Stored data entries
==*==

What follows belongs to an exercise in optimizing a design on an open flow for small area, a short achievable clock period and few clock cycles per item; a production flow would make more cautious choices.

Setup of the previous run:
==> flow/design.v (excerpt) <==
module polar_decoder
(
    input  wire                  clk,
    input  wire                  rst_n,
    input  wire                  module_en,
    input  wire  [192-1:0]  rdata,
    output logic [11-1:0]  raddr,
    output logic [6-1:0]  waddr,
    output logic [16-1:0]  wdata,
    output logic                 wen,
    output logic                 proc_done
);
    polar_pkg::msg_t  message;
    logic [4:0]       a_k;
    logic             llr_cycle;
    logic             a_right;
    logic             b_right;
    frame_sequencer u_seq (
        .clk       (clk),
        .rst_n     (rst_n),
        .module_en (module_en),
        .rdata     (rdata),
        .raddr     (raddr),
        .llr_cycle (llr_cycle),
        .a_k       (a_k),
        .a_right   (a_right),
        .b_right   (b_right),
        .message   (message),
        .waddr     (waddr),
        .wdata     (wdata),
        .wen       (wen),
        .proc_done (proc_done)
    );
    sc_controller u_ctrl (
        .clk       (clk),
        .rdata     (rdata),
        .llr_cycle (llr_cycle),
        .a_k       (a_k),
        .a_right   (a_right),
        .b_right   (b_right),
        .message   (message)
    );
endmodule
Size in the first run: roughly 770 flip-flops, about 0.058 sq mm of cells after synthesis.
clock: 10.0 ns
lec_check: 0
abc_area: 1
cap_margin: 20
core_margin: 2
core_utilization: 55
setup_slack_margin: 4.0
slew_margin: 20
tns_end_percent: 100
run.sh (not shown) runs the stock make flow with config.mk's settings and CLKGATE_MAP_FILE= SYNTH_SCRIPT=/design/flow/synth_recipe.tcl, a recipe that flattens the netlist after the stock synthesis.
diff inputs: the previous run => the current run
--- a/flow/design.v
+++ b/flow/design.v
@@ -189,49 +189,50 @@
 module half_stage_a #(parameter int W = 13)
 (
     input  wire  [8*(W+1)-1:0] x,
     input  wire  [3:0]         fr,
     output logic [3:0]         u,
     output logic [3:0]         ps,
-    output logic [4*(2*W+8)-1:0] gpre       
+    output logic [4*(W+2)-1:0] z,
+    output logic [3:0]         nz
 );
     logic [4*(W+1)-1:0] yl;
     logic [3:0]         nzl;
+    sc_quarter #(.W(W)) u_ql (.y(yl), .nz(nzl), .fr(fr), .u(u), .ps(ps));
     for (genvar i = 0; i < 4; i++) begin : g_l
-        logic [W:0] a, b;
-        logic [W:0] sum, dif;
-        logic       ge, eq, nza, nzb;
+        logic [W:0]   a, b;
+        logic [W:0]   sum, dif;
+        logic         ge, eq, nza, nzb;
+        logic [W+1:0] z0, z1;
+        logic         nz0, nz1;
         assign a   = x[i*(W+1) +: W+1];
         assign b   = x[(i+4)*(W+1) +: W+1];
         assign nza = |a[W-1:0];
         assign nzb = |b[W-1:0];
         pe_f #(.W(W)) u_f (.a(a), .b(b), .y(yl[i*(W+1) +: W+1]));
         assign nzl[i] = nza & nzb;
         pe_g_pre #(.W(W), .FAST(0)) u_p (.a(a), .b(b), .sum(sum), .dif(dif), .b_ge(ge), .eq(eq));
-        assign gpre[i*(2*W+8) +: 2*W+8] = {a[W], b[W], nza, nzb, ge, eq, dif, sum};
+        pe_g_sel #(.W(W)) u_s0 (.sa(a[W]), .sb(b[W]), .nza(nza), .nzb(nzb),
+                                .sum(sum), .dif(dif), .b_ge(ge), .eq(eq),
+                                .t(1'b0), .y(z0), .nz(nz0));
+        pe_g_sel #(.W(W)) u_s1 (.sa(a[W]), .sb(b[W]), .nza(nza), .nzb(nzb),
+                                .sum(sum), .dif(dif), .b_ge(ge), .eq(eq),
+                                .t(1'b1), .y(z1), .nz(nz1));
+        assign z[i*(W+2) +: W+2] = ps[i] ? z1 : z0;
+        assign nz[i]             = ps[i] ? nz1 : nz0;
     end
-    sc_quarter #(.W(W)) u_ql (.y(yl), .nz(nzl), .fr(fr), .u(u), .ps(ps));
 endmodule
 module half_stage_b #(parameter int W = 13)
 (
-    input  wire  [4*(2*W+8)-1:0] gpre,
-    input  wire  [3:0]         psl,
+    input  wire  [4*(W+2)-1:0] z,
+    input  wire  [3:0]         nz,
     input  wire  [3:0]         fr,
     output logic [3:0]         u,
     output logic [3:0]         ps
 );
-    logic [4*(W+2)-1:0] yr;
-    logic [3:0]         nzr;
-    for (genvar i = 0; i < 4; i++) begin : g_r
-        logic [2*W+7:0] p;
-        assign p = gpre[i*(2*W+8) +: 2*W+8];
-        pe_g_sel #(.W(W)) u_s (.sa(p[2*W+7]), .sb(p[2*W+6]), .nza(p[2*W+5]), .nzb(p[2*W+4]),
-                               .sum(p[W:0]), .dif(p[2*W+1:W+1]), .b_ge(p[2*W+3]), .eq(p[2*W+2]),
-                               .t(psl[i]), .y(yr[i*(W+2) +: W+2]), .nz(nzr[i]));
-    end
-    sc_quarter #(.W(W+1)) u_qr (.y(yr), .nz(nzr), .fr(fr), .u(u), .ps(ps));
+    sc_quarter #(.W(W+1)) u_qr (.y(z), .nz(nz), .fr(fr), .u(u), .ps(ps));
 endmodule
 `default_nettype wire
 `default_nettype none
 module sc_controller
 (
     input  wire                   clk,
@@ -240,24 +241,25 @@
     input  wire  [4:0]            a_k,           
     input  wire                   a_right,       
     output logic                  b_right,       
     output polar_pkg::msg_t       message        
 );
     localparam int XW = 14;                      
-    localparam int GW = 2*13+8;
     logic [16*13-1:0]    ch_sm;                  
     logic [16*13-1:0]    ch_a;
     logic [16*13-1:0]    ch_b;
     logic [8*XW-1:0]     x_a;
     logic [8*XW-1:0]     x_d;
     logic [15:0]         frozen_a;
     logic [7:0]          fr_a;
     logic [3:0]          u_a;
     logic [3:0]          ps_a;
-    logic [4*GW-1:0]     gpre_a;
-    logic [4*GW-1:0]     gpre_b;
+    logic [4*15-1:0]     z_a;
+    logic [4*15-1:0]     z_b;
+    logic [3:0]          nz_a;
+    logic [3:0]          nz_b;
     logic [3:0]          psl_b;
     logic [3:0]          ul_b;
     logic [3:0]          fr_b;
     logic [4:0]          k_b;
     logic [3:0]          u_b;
     logic [3:0]          ps_b;
@@ -306,28 +308,30 @@
     end
     half_stage_a #(.W(13)) u_sa (
         .x    (x_a),
         .fr   (fr_a[3:0]),
         .u    (u_a),
         .ps   (ps_a),
-        .gpre (gpre_a)
+        .z    (z_a),
+        .nz   (nz_a)
     );
     half_stage_b #(.W(13)) u_sb (
-        .gpre (gpre_b),
-        .psl  (psl_b),
+        .z    (z_b),
+        .nz   (nz_b),
         .fr   (fr_b),
         .u    (u_b),
         .ps   (ps_b)
     );
     assign left   = {ps_b, psl_b ^ ps_b};
     assign u_half = {u_b, ul_b};
     always_ff @(posedge clk) begin
         ch_a    <= ch_sm;
         ch_b    <= ch_a;
         x_a     <= x_d;
-        gpre_b  <= gpre_a;
+        z_b     <= z_a;
+        nz_b    <= nz_a;
         psl_b   <= ps_a;
         ul_b    <= u_a;
         fr_b    <= fr_a[7:4];
         k_b     <= a_k;
         b_right <= a_right;
         u_lo1   <= u_half;
==> notes.md <==
The final layout from the current run, which completed every stage, passed the timing, design-rule and antenna checks at the end of the flow. The current run vs the previous run: critical path buffer and inverter count down in the current run. Adder-cell share of the synthesized area in the current run is 0.28 points lower than in the previous run. The current run vs the previous run on required time reported for the critical path endpoint: the current run is the higher one. Fraction of area in registers down 1.5 points in the current run wrt the previous run. The previous run → the current run: global-route wire length before repair rose by 7.7%; complex-gate fraction of the synthesized area fell by 1.3 points.
No functional check of the RTL was part of any run of this note.

-- re-timing with driven ports --
The flow's constraints put no driver on any port. The routed layouts listed below were extracted and timed again, unchanged, in two steps.
Step 1 sets driving cells, clkbuf_16 on the clock port and buf_2 on the other inputs (assumed; they add their load-dependent delay and slew).
Step 2 adds t to the input delays and takes it off the output delays; t is the mean of the earliest and latest rising clock arrival at the registers after step 1. Input paths then give back, and output paths get back, about the clock's delay inside the block.
Three values: ideal ports, drivers, drivers and shift; two values: the first two.
| run | shift t [ns] | slack for setup (ns) | slew at the worst register clock pin (ns) | worst slew at a driven data input, ns | pins driven straight from the clock port |
|---|---|---|---|---|---|
| the previous run | 0.732 | 4.119 / 4.119 / 3.535 | 0.07 / 0.07 | 0.08 | 1 |
| the current run | 0.722 | 4.139 / 4.139 / 3.727 | 0.07 / 0.07 | 0.17 | 1 |
After both steps setup and hold are still met in every run listed. For the previous run, which loses most, drivers alone change the setup slack by 0.000 ns; drivers and shift together by -0.584 ns.
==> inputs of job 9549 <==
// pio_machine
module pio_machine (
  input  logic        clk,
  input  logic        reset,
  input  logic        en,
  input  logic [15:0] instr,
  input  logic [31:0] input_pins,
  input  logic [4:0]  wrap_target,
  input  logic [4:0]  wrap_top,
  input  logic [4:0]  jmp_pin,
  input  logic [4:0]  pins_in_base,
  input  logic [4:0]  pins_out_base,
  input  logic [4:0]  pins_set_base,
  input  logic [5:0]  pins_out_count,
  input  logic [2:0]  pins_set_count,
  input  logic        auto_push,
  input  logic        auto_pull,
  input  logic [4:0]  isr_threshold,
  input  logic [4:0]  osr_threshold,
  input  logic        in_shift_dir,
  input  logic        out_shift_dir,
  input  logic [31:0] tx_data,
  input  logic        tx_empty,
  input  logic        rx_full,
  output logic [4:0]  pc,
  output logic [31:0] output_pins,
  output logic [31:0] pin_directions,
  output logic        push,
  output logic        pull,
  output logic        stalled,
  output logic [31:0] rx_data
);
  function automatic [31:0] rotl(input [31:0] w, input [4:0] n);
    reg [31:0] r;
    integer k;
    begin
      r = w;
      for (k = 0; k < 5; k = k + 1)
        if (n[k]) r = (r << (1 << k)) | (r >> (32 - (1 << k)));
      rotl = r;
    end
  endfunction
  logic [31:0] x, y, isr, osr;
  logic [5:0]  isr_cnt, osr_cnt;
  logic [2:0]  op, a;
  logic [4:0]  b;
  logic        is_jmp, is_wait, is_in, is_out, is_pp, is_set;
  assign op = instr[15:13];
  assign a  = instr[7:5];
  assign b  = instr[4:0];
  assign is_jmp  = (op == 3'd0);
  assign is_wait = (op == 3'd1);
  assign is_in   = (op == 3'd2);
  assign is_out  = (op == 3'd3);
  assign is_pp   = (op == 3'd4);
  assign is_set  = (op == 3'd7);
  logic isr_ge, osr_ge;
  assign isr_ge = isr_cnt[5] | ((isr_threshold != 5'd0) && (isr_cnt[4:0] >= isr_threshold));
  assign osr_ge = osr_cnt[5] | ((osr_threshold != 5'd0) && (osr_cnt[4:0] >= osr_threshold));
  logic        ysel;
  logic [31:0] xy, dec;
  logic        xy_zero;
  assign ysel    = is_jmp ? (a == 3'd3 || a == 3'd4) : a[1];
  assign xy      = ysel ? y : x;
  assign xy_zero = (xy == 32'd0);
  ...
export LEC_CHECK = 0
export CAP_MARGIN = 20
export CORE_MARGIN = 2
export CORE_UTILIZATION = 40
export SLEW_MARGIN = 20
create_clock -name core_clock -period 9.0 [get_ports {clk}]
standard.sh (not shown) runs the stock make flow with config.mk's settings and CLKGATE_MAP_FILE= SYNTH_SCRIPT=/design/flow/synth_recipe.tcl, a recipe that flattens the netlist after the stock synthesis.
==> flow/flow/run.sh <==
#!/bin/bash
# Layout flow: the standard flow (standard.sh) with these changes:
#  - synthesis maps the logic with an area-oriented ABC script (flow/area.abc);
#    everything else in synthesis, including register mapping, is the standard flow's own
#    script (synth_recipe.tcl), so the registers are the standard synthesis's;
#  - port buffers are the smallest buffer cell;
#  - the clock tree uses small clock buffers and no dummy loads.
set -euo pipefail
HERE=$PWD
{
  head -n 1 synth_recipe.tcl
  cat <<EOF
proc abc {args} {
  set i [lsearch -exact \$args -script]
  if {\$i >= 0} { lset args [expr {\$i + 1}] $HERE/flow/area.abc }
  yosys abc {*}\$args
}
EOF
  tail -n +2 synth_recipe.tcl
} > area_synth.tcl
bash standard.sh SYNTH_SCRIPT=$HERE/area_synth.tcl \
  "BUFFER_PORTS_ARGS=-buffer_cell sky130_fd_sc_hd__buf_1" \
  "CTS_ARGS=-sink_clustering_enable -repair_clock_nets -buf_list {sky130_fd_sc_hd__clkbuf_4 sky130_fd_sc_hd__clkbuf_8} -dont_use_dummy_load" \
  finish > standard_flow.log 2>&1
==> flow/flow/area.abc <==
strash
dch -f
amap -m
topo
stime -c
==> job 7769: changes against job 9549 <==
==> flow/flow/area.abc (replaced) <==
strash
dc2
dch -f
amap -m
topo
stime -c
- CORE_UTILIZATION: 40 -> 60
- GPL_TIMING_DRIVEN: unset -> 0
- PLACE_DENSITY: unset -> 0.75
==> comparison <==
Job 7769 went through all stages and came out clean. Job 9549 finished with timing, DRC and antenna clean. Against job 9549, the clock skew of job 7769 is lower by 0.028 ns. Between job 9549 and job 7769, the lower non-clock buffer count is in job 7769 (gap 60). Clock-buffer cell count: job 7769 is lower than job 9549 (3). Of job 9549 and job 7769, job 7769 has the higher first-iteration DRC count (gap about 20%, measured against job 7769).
This design comes from an exercise in tuning for small area, a short achievable clock period and few clock cycles per item on the open sky130 flow, not from production work. Only simulation tests tie the RTL to the original design; equivalence was not proved. No activity file was given, so power comes from the tool's default toggle rates.

==> design/flow/design.v <==
package desCtrlPkg;
   localparam int BlockW = 64;
   localparam int HalfW = 32;  
   localparam int KeyW = 64;  
   localparam int SubkeyW = 48;
   localparam int NumRounds = 16;
   localparam int RoundIdxW = 4;
   localparam int CdW = 56;  
   localparam int HalfCdW = 28;  
   typedef enum logic [2:0]
   {
      Idle,  
      Load,  
      Round,  
      Finish,  
      Done  
   } ctrlState;
endpackage
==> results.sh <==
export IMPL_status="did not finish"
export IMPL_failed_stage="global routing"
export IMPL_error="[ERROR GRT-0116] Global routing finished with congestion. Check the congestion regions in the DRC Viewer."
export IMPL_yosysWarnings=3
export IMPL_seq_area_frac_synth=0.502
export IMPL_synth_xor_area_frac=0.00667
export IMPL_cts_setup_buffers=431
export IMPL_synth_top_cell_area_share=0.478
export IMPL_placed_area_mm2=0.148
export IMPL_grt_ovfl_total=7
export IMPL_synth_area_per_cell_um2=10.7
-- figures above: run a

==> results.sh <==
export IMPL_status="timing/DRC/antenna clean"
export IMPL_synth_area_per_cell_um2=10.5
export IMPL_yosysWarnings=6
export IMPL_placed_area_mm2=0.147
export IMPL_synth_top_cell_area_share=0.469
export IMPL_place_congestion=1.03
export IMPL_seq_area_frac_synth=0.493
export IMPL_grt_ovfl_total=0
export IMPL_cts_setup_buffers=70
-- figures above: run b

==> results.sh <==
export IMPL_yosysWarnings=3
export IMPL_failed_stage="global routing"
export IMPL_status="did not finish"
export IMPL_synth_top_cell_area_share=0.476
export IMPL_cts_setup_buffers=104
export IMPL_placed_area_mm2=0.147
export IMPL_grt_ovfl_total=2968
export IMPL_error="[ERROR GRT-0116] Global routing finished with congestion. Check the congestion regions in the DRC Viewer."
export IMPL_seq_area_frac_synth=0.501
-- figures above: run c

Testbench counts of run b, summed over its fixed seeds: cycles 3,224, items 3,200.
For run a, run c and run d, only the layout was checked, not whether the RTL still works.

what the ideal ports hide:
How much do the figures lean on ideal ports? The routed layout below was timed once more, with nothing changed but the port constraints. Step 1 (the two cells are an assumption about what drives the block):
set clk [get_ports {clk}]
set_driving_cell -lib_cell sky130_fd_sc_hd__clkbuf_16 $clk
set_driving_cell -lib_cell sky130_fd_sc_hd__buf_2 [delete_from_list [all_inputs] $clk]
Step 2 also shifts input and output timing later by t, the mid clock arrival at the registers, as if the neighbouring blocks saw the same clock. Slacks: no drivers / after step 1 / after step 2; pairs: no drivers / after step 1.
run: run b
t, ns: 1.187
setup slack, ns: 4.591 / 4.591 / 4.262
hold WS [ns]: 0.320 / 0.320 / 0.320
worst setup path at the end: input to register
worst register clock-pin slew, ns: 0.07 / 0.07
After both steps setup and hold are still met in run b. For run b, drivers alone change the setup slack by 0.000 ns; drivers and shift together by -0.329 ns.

==*==

What this task involves:
Please copy the lines above from the line with "inputs of job" up to and including the line with "is_out, is_pp, is_set;", exactly as written and with nothing else.

Response:
==> inputs of job 9549 <==
// pio_machine
module pio_machine (
  input  logic        clk,
  input  logic        reset,
  input  logic        en,
  input  logic [15:0] instr,
  input  logic [31:0] input_pins,
  input  logic [4:0]  wrap_target,
  input  logic [4:0]  wrap_top,
  input  logic [4:0]  jmp_pin,
  input  logic [4:0]  pins_in_base,
  input  logic [4:0]  pins_out_base,
  input  logic [4:0]  pins_set_base,
  input  logic [5:0]  pins_out_count,
  input  logic [2:0]  pins_set_count,
  input  logic        auto_push,
  input  logic        auto_pull,
  input  logic [4:0]  isr_threshold,
  input  logic [4:0]  osr_threshold,
  input  logic        in_shift_dir,
  input  logic        out_shift_dir,
  input  logic [31:0] tx_data,
  input  logic        tx_empty,
  input  logic        rx_full,
  output logic [4:0]  pc,
  output logic [31:0] output_pins,
  output logic [31:0] pin_directions,
  output logic        push,
  output logic        pull,
  output logic        stalled,
  output logic [31:0] rx_data
);
  function automatic [31:0] rotl(input [31:0] w, input [4:0] n);
    reg [31:0] r;
    integer k;
    begin
      r = w;
      for (k = 0; k < 5; k = k + 1)
        if (n[k]) r = (r << (1 << k)) | (r >> (32 - (1 << k)));
      rotl = r;
    end
  endfunction
  logic [31:0] x, y, isr, osr;
  logic [5:0]  isr_cnt, osr_cnt;
  logic [2:0]  op, a;
  logic [4:0]  b;
  logic        is_jmp, is_wait, is_in, is_out, is_pp, is_set;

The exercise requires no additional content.